A Room Called Earth by Madeleine Ryan
Here’s the plot pitch: in a first-person stream-of-consciousness narrative, a young woman describes her preparations for a night out at a party. She goes to the party; she meets some people; she comes home. With such a simple set-up, how does this quietly elegant novel do so much, and so compellingly? A Room Called Earth is a novel of many contradictions, but key to its accomplishments are the beautifully rendered literary depictions of feelings and emotions.

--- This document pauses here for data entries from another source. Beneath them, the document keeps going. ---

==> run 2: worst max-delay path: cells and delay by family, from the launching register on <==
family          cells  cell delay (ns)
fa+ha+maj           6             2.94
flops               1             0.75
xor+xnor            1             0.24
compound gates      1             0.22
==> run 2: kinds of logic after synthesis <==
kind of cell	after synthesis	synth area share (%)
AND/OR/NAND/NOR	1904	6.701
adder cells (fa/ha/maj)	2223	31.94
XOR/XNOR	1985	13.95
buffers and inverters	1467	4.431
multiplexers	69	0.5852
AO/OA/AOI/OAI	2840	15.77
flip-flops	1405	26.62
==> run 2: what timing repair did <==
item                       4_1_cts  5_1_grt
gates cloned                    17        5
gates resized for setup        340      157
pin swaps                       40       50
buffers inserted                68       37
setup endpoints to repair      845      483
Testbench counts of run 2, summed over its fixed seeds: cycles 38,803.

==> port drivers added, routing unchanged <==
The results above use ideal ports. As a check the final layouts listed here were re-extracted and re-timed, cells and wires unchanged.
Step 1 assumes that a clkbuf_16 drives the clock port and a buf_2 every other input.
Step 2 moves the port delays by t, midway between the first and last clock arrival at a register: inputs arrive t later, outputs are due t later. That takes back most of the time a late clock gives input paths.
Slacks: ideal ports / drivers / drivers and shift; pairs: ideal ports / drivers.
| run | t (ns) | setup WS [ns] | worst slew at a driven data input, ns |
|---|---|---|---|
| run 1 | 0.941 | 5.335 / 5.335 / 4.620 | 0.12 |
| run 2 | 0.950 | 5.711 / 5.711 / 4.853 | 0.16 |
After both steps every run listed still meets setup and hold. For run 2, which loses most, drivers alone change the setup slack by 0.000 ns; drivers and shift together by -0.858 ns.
Source: an optimization exercise on an open RTL-to-GDS flow (aim: a short achievable clock period and few clock cycles). Production flows keep margins and buffers that such runs may drop.
Function was checked by simulation only, so behaviour that the tests miss may differ from the original.
No activity file was given, so power comes from the tool's default toggle rates.

$ cat design.v
package cache_pkg;
  typedef enum logic [1:0] {
    StIdle,
    StWriteback,
    StRefill
  } state_e;
  localparam int unsigned AddrBits    = 32;
  localparam int unsigned ByteOffBits = 2;
  function automatic integer tag_bits(input integer setnum, input integer words);
    tag_bits = AddrBits - ByteOffBits - $clog2(setnum) - $clog2(words);
  endfunction
endpackage
module cache_lru #(
  parameter  int unsigned DEGREE = 2,
  localparam int unsigned AW     = $clog2(DEGREE)
) (
  input  logic [DEGREE-1:0][AW-1:0] age_i,
  input  logic [DEGREE-1:0]         valid_i,
  input  logic [AW-1:0]             way_i,
  output logic [DEGREE-1:0][AW-1:0] age_o,
  output logic [AW-1:0]             victim_o
);
  always_comb begin
    age_o = age_i;
    for (int w = 0; w < DEGREE; w++) begin
      if (AW'(w) == way_i) begin
        age_o[w] = '0;
      end else if (age_i[w] < age_i[way_i]) begin
        age_o[w] = age_i[w] + AW'(1);
      end
    end
  end
  always_comb begin
    logic found;
    found    = 1'b0;
    victim_o = '0;
    for (int w = 0; w < DEGREE; w++) begin
      if (!valid_i[w] && !found) begin
        victim_o = AW'(w);
        found    = 1'b1;
      end
    end
    if (!found) begin
      for (int w = 0; w < DEGREE; w++) begin
        if (age_i[w] == AW'(DEGREE - 1)) victim_o = AW'(w);
      end
    end
  end
endmodule
module data_cache_wb (
  input  logic        clk,
  input  logic        rst,
  input  logic [31:0] addressIn,
  input  logic [31:0] dataIn,
  input  logic [3:0]  byteEn,
  input  logic        loadMemory,
  input  logic        storeMemory,
  output logic [31:0] dataOut,
  output logic        hit,
  output logic        stall,
  output logic        mem_req,
  output logic        mem_we,
  output logic [31:0] mem_addr,
  output logic [31:0] mem_wdata,
  input  logic        mem_ack,
  input  logic [31:0] mem_rdata
);
  logic        req, is_st, is_ld;
  logic [1:0]  word;
  logic [2:0]  idx;
  logic [24:0] tg;
  assign req   = loadMemory | storeMemory;
  assign is_st = storeMemory;
  assign is_ld = loadMemory & ~storeMemory;
  assign word  = addressIn[3:2];
  assign idx   = addressIn[6:4];
  assign tg    = addressIn[31:7];
  function automatic logic [31:0] merge(input logic [31:0] old, input logic [31:0] nw,
                                        input logic [3:0] be);
    for (int b = 0; b < 4; b++) merge[b*8 +: 8] = be[b] ? nw[b*8 +: 8] : old[b*8 +: 8];
  endfunction
  logic [24:0] tag_q  [16];
  logic [15:0] valid_q, dirty_q;
  logic [7:0]  lru_q;              
  logic [31:0] data_q [64];
  logic        busy_q, wbph_q, last_q, mway_q, room_q;
  logic [1:0]  beat_q;
  logic [2:0]  midx_q;
  logic [24:0] mtag_q;
  logic [31:0] maddr_q;
  logic [31:0] wbl_q [4];          
  logic [3:0]  arr_q;              
  logic [3:0]  ovm_q [4];          
  logic [3:0]  eovm_q [4];         
  logic [31:0] eovd_q [4];         
  logic        qv_q, qway_q, qwb_q;
  logic [2:0]  qidx_q;
  logic [24:0] qtag_q, qwbtag_q;
  logic [3:0]  qovm_q [4];
  logic [31:0] qovd_q [4];
  logic        rdy_q, fwd_q, s1_q;
  logic [31:0] d0_q, d1_q;
  logic [15:0] tmatch;
  always_comb begin
    for (int i = 0; i < 16; i++) tmatch[i] = valid_q[i] & (tag_q[i] == tg);
  end
  logic [1:0] m, isq, ise, ok, fme, fmq;
  logic       arrw, lk_hit, lk_fme, lk_fmq, lk_fm, lk_miss;
  assign arrw = arr_q[word];
  always_comb begin
    for (int w = 0; w < 2; w++) begin
      m[w]   = tmatch[{idx, w[0]}];
      isq[w] = qv_q & (qidx_q == idx) & (qway_q == w[0]);
      ise[w] = busy_q & (midx_q == idx) & (mway_q == w[0]) & ~isq[w];
      ok[w]  = m[w] & ~isq[w] & (~ise[w] | arrw);
      fme[w] = m[w] & ise[w];
      fmq[w] = m[w] & isq[w];
    end
  end
  assign lk_hit  = |ok;
  assign lk_fme  = |fme;
  assign lk_fmq  = |fmq;
  assign lk_fm   = lk_fme | lk_fmq;
  assign lk_miss = ~|m;
  logic [7:0]  vs, wbn;
  logic [24:0] vtag [8];
  always_comb begin
    for (int s = 0; s < 8; s++) begin
      vs[s]   = ~valid_q[{s[2:0], 1'b0}] ? 1'b0 : (~valid_q[{s[2:0], 1'b1}] ? 1'b1 : lru_q[s]);
      wbn[s]  = valid_q[{s[2:0], vs[s]}] & dirty_q[{s[2:0], vs[s]}];
      vtag[s] = tag_q[{s[2:0], vs[s]}];
    end
  end
  logic vict, wbneed;
  assign vict   = vs[idx];
  assign wbneed = wbn[idx];
  logic free_now, room, cmpl, done, nd, alloc, to_e, to_q, acc_way, st_done;
  assign free_now = ~busy_q | (mem_ack & last_q);    
  assign room     = room_q | (mem_ack & last_q);      
  assign cmpl     = rdy_q | (fwd_q & mem_ack) | (is_st & room);
  assign stall    = ~cmpl;
  assign hit      = req & cmpl;
  assign dataOut  = fwd_q ? mem_rdata : (s1_q ? d1_q : d0_q);
  assign done     = req & cmpl & ~rst;
  assign nd       = req & ~cmpl & ~rst;
  assign st_done  = done & is_st;
  assign alloc    = req & ~rst & lk_miss & room;
  assign to_e     = alloc & free_now & ~qv_q;         
  assign to_q     = alloc & ~to_e;                    
  assign acc_way  = lk_miss ? vict : m[1];
  logic [3:0]  qovm_n [4];
  logic [31:0] qovd_n [4];
  always_comb begin
    for (int k = 0; k < 4; k++) begin
      qovm_n[k] = qovm_q[k];
      qovd_n[k] = qovd_q[k];
      if (st_done && lk_fmq && word == 2'(k)) begin
        qovm_n[k] = qovm_q[k] | byteEn;
        qovd_n[k] = merge(qovd_q[k], dataIn, byteEn);
      end
    end
  end
  logic       e_next_rf, rf_ack;
  logic [1:0] beat_d;
  logic [3:0] ovm_next_w;
  assign rf_ack = busy_q & ~wbph_q & mem_ack;
  always_comb begin
    beat_d    = beat_q;
    e_next_rf = busy_q & ~wbph_q;
    if (free_now) begin
      beat_d    = 2'd0;
      e_next_rf = qv_q ? ~qwb_q : (to_e & ~wbneed);
    end else if (busy_q & mem_ack) begin
      beat_d    = beat_q + 2'd1;
      e_next_rf = wbph_q ? (beat_q == 2'd3) : 1'b1;
    end
  end
  assign ovm_next_w = free_now ? (qv_q ? qovm_q[word] : 4'b0000) : ovm_q[word];
  logic [1:0]  rfc, epos;
  logic [3:0]  ovm_n [4];
  logic [3:0]  eovm_n [4];
  logic [31:0] eovd_n [4];
  assign rfc  = wbph_q ? 2'd0 : beat_q;
  assign epos = word - rfc;
  always_comb begin
    for (int p = 0; p < 4; p++) begin
      if (free_now && qv_q) begin
        ovm_n[p]  = qovm_n[p];
        eovm_n[p] = qovm_n[p];
        eovd_n[p] = qovd_n[p];
      end else if (free_now) begin
        ovm_n[p]  = (is_st && word == 2'(p)) ? byteEn : 4'b0000;
        eovm_n[p] = ovm_n[p];
        eovd_n[p] = dataIn;
      end else begin
        ovm_n[p] = ovm_q[p];
        if (st_done && lk_fme && word == 2'(p)) ovm_n[p] = ovm_q[p] | byteEn;
        if (rf_ack) begin
          eovm_n[p] = (p < 3) ? eovm_q[p + 1] : 4'b0000;
          eovd_n[p] = (p < 3) ? eovd_q[p + 1] : eovd_q[3];
          if (p < 3 && st_done && lk_fme && epos == 2'(p + 1)) begin
            eovm_n[p] = eovm_q[p + 1] | byteEn;
            eovd_n[p] = merge(eovd_q[p + 1], dataIn, byteEn);
          end
        end else begin
          eovm_n[p] = eovm_q[p];
          eovd_n[p] = eovd_q[p];
          if (st_done && lk_fme && epos == 2'(p)) begin
            eovm_n[p] = eovm_q[p] | byteEn;
            eovd_n[p] = merge(eovd_q[p], dataIn, byteEn);
          end
        end
      end
    end
  end
  logic [2:0]  lsel;
  logic [7:0]  wsel;
  logic [127:0] lines [8];
  logic [127:0] vline;
  logic        byp3;
  assign lsel = qv_q ? qidx_q : idx;
  always_comb begin
    for (int s = 0; s < 8; s++) begin
      wsel[s]  = qv_q ? qway_q : vs[s];
      lines[s] = wsel[s] ? {data_q[{s[2:0], 3'd7}], data_q[{s[2:0], 3'd6}], data_q[{s[2:0], 3'd5}], data_q[{s[2:0], 3'd4}]}
                         : {data_q[{s[2:0], 3'd3}], data_q[{s[2:0], 3'd2}], data_q[{s[2:0], 3'd1}], data_q[{s[2:0], 3'd0}]};
    end
    vline = lines[lsel];
  end
  assign byp3 = busy_q & (lsel == midx_q) & (wsel[lsel] == mway_q);
  logic [2:0]  midx_d;
  logic        mway_d, busy_d;
  logic [15:0] rf_lsel_q;
  logic [3:0]  rf_boh_q;
  logic [31:0] rf_word;
  assign midx_d  = free_now ? lsel : midx_q;
  assign mway_d  = free_now ? wsel[lsel] : mway_q;
  assign busy_d  = free_now ? (qv_q | to_e) : busy_q;
  assign rf_word = merge(mem_rdata, eovd_q[0], eovm_q[0]);
  always_ff @(posedge clk) begin
    if (rst) begin
      busy_q   <= 1'b0;
      wbph_q   <= 1'b0;
      last_q   <= 1'b0;
      room_q   <= 1'b1;
      rf_boh_q <= 4'b0000;
    end else begin
      rf_boh_q <= (busy_d & e_next_rf) ? (4'b0001 << beat_d) : 4'b0000;
      room_q   <= ~busy_d | ~(to_q | (qv_q & ~free_now));
      if (free_now) begin
        busy_q <= busy_d;
        last_q <= 1'b0;
        beat_q <= 2'd0;
        arr_q  <= 4'b0000;
        wbl_q[0] <= vline[31:0];
        wbl_q[1] <= vline[63:32];
        wbl_q[2] <= vline[95:64];
        wbl_q[3] <= byp3 ? rf_word : vline[127:96];
        if (qv_q) begin
          wbph_q  <= qwb_q;
          mtag_q  <= qtag_q;
          maddr_q <= {(qwb_q ? qwbtag_q : qtag_q), qidx_q, 4'b0000};
        end else begin
          wbph_q  <= wbneed;
          mtag_q  <= tg;
          maddr_q <= {(wbneed ? vtag[idx] : tg), idx, 4'b0000};
        end
      end else if (mem_ack) begin
        beat_q       <= beat_q + 2'd1;
        maddr_q[3:2] <= beat_q + 2'd1;
        if (wbph_q) begin
          wbl_q[0] <= wbl_q[1];
          wbl_q[1] <= wbl_q[2];
          wbl_q[2] <= wbl_q[3];
          if (beat_q == 2'd3) begin
            wbph_q  <= 1'b0;
            maddr_q <= {mtag_q, midx_q, 4'b0000};
          end
        end else begin
          arr_q[beat_q] <= 1'b1;
          last_q        <= (beat_q == 2'd2);
        end
      end
    end
    midx_q <= midx_d;
    mway_q <= mway_d;
    for (int l = 0; l < 16; l++) rf_lsel_q[l] <= ({midx_d, mway_d} == 4'(l));
    for (int k = 0; k < 4; k++) begin
      ovm_q[k]  <= ovm_n[k];
      eovm_q[k] <= eovm_n[k];
      eovd_q[k] <= eovd_n[k];
    end
  end
  always_ff @(posedge clk) begin
    if (rst) begin
      qv_q <= 1'b0;
    end else begin
      if (to_q) begin
        qv_q     <= 1'b1;
        qidx_q   <= idx;
        qway_q   <= vict;
        qtag_q   <= tg;
        qwb_q    <= wbneed;
        qwbtag_q <= vtag[idx];
        for (int k = 0; k < 4; k++) begin
          qovm_q[k] <= (is_st && word == 2'(k)) ? byteEn : 4'b0000;
          qovd_q[k] <= dataIn;
        end
      end else begin
        if (free_now) qv_q <= 1'b0;
        for (int k = 0; k < 4; k++) begin
          qovm_q[k] <= qovm_n[k];
          qovd_q[k] <= qovd_n[k];
        end
      end
    end
  end
  assign mem_req   = busy_q;
  assign mem_we    = wbph_q;
  assign mem_addr  = maddr_q;
  assign mem_wdata = wbl_q[0];
  logic fm_next;
  assign fm_next = free_now ? (qv_q ? lk_fmq : to_e) : lk_fme;
  always_ff @(posedge clk) begin
    if (rst) begin
      rdy_q <= 1'b0;
      fwd_q <= 1'b0;
    end else begin
      rdy_q <= nd & (lk_hit | (is_st & lk_fm));
      fwd_q <= nd & is_ld & fm_next & e_next_rf & (beat_d == word) & ~|ovm_next_w;
    end
  end
  always_ff @(posedge clk) begin
    if (rst) begin
      valid_q <= '0;
      dirty_q <= '0;
      lru_q   <= '1;
    end else begin
      if (done) begin
        lru_q[idx] <= ~acc_way;
        if (is_st) dirty_q[{idx, acc_way}] <= 1'b1;
      end
      if (alloc) begin
        valid_q[{idx, vict}] <= 1'b1;
        if (is_ld) dirty_q[{idx, vict}] <= 1'b0;
      end
    end
  end
  always_ff @(posedge clk) begin
    if (alloc) tag_q[{idx, vict}] <= tg;
  end
  logic        ps_v, ps_now;
  logic [5:0]  ps_e;
  logic [3:0]  ps_be;
  logic [31:0] ps_data;
  logic [3:0]  ps_we [64];
  assign ps_now = st_done & (lk_hit | (lk_fme & rf_ack & (beat_q == word)));
  always_ff @(posedge clk) begin
    if (rst) ps_v <= 1'b0;
    else     ps_v <= ps_now;
    for (int e = 0; e < 64; e++)
      ps_we[e] <= (~rst & ps_now & ({idx, acc_way, word} == 6'(e))) ? byteEn : 4'b0000;
    ps_e    <= {idx, acc_way, word};
    ps_be   <= byteEn;
    ps_data <= dataIn;
  end
  logic [31:0] rd_w0, rd_w1;
  logic [31:0] la [2][16], lb [2][8], lc [2][4], ld [2][2];
  always_comb begin
    for (int w = 0; w < 2; w++) begin
      for (int i = 0; i < 16; i++)
        la[w][i] = word[0] ? data_q[{i[3:1], w[0], i[0], 1'b1}] : data_q[{i[3:1], w[0], i[0], 1'b0}];
      for (int i = 0; i < 8; i++) lb[w][i] = word[1] ? la[w][2*i+1] : la[w][2*i];
      for (int i = 0; i < 4; i++) lc[w][i] = idx[0] ? lb[w][2*i+1] : lb[w][2*i];
      for (int i = 0; i < 2; i++) ld[w][i] = idx[1] ? lc[w][2*i+1] : lc[w][2*i];
    end
    rd_w0 = idx[2] ? ld[0][1] : ld[0][0];
    rd_w1 = idx[2] ? ld[1][1] : ld[1][0];
  end
  always_ff @(posedge clk) begin
    for (int b = 0; b < 4; b++) begin
      d0_q[b*8 +: 8] <= (ps_v && ps_be[b] && ps_e == {idx, 1'b0, word}) ? ps_data[b*8 +: 8] : rd_w0[b*8 +: 8];
      d1_q[b*8 +: 8] <= (ps_v && ps_be[b] && ps_e == {idx, 1'b1, word}) ? ps_data[b*8 +: 8] : rd_w1[b*8 +: 8];
    end
    s1_q <= m[1];
  end
  always_ff @(posedge clk) begin
    for (int e = 0; e < 64; e++) begin
      for (int b = 0; b < 4; b++) begin
        if (ps_we[e][b])
          data_q[e][b*8 +: 8] <= ps_data[b*8 +: 8];
        else if (mem_ack && rf_lsel_q[e >> 2] && rf_boh_q[e & 3])
          data_q[e][b*8 +: 8] <= rf_word[b*8 +: 8];
      end
    end
  end
endmodule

From the first page, the reader is enfolded in the narrating character’s captivating internal monologue as she moves through the night; her ruminations offer a profoundly affecting and humane representation of what it feels like to be a person in the world, describing sensations that move between belonging and detachment, at times shuttling between these feelings and their desires quite quickly, and occasionally offering the sense of them simultaneously. Sometimes, the novel feels like an other-worldly cinematic dreamscape, but its location in urban Melbourne at a familiar scene of youthful excess – the house party – places it firmly in the realm of the reader’s understanding. First-time novelist Madeleine Ryan explores her character’s interior world with a fearless precision, giving voice to subjective experiences that are somehow both utterly unique and very familiar. Here, no topic is beyond serious and extended contemplation, while the social norms that we are told keep civil society turning are interrogated at every opportunity. Ryan’s presentation of the internal self at the very moment it intersects with the external world and the lives of others is exciting and exceptional.
This is a knockout debut novel from an author with a refreshing, neurodiverse perspective, and a skilled writerly hand. This book made me feel exhilarated about what fiction can do: reading it is a grounding experience that also sets the reader free. I fell completely under its mesmeric spell, and I absolutely loved it.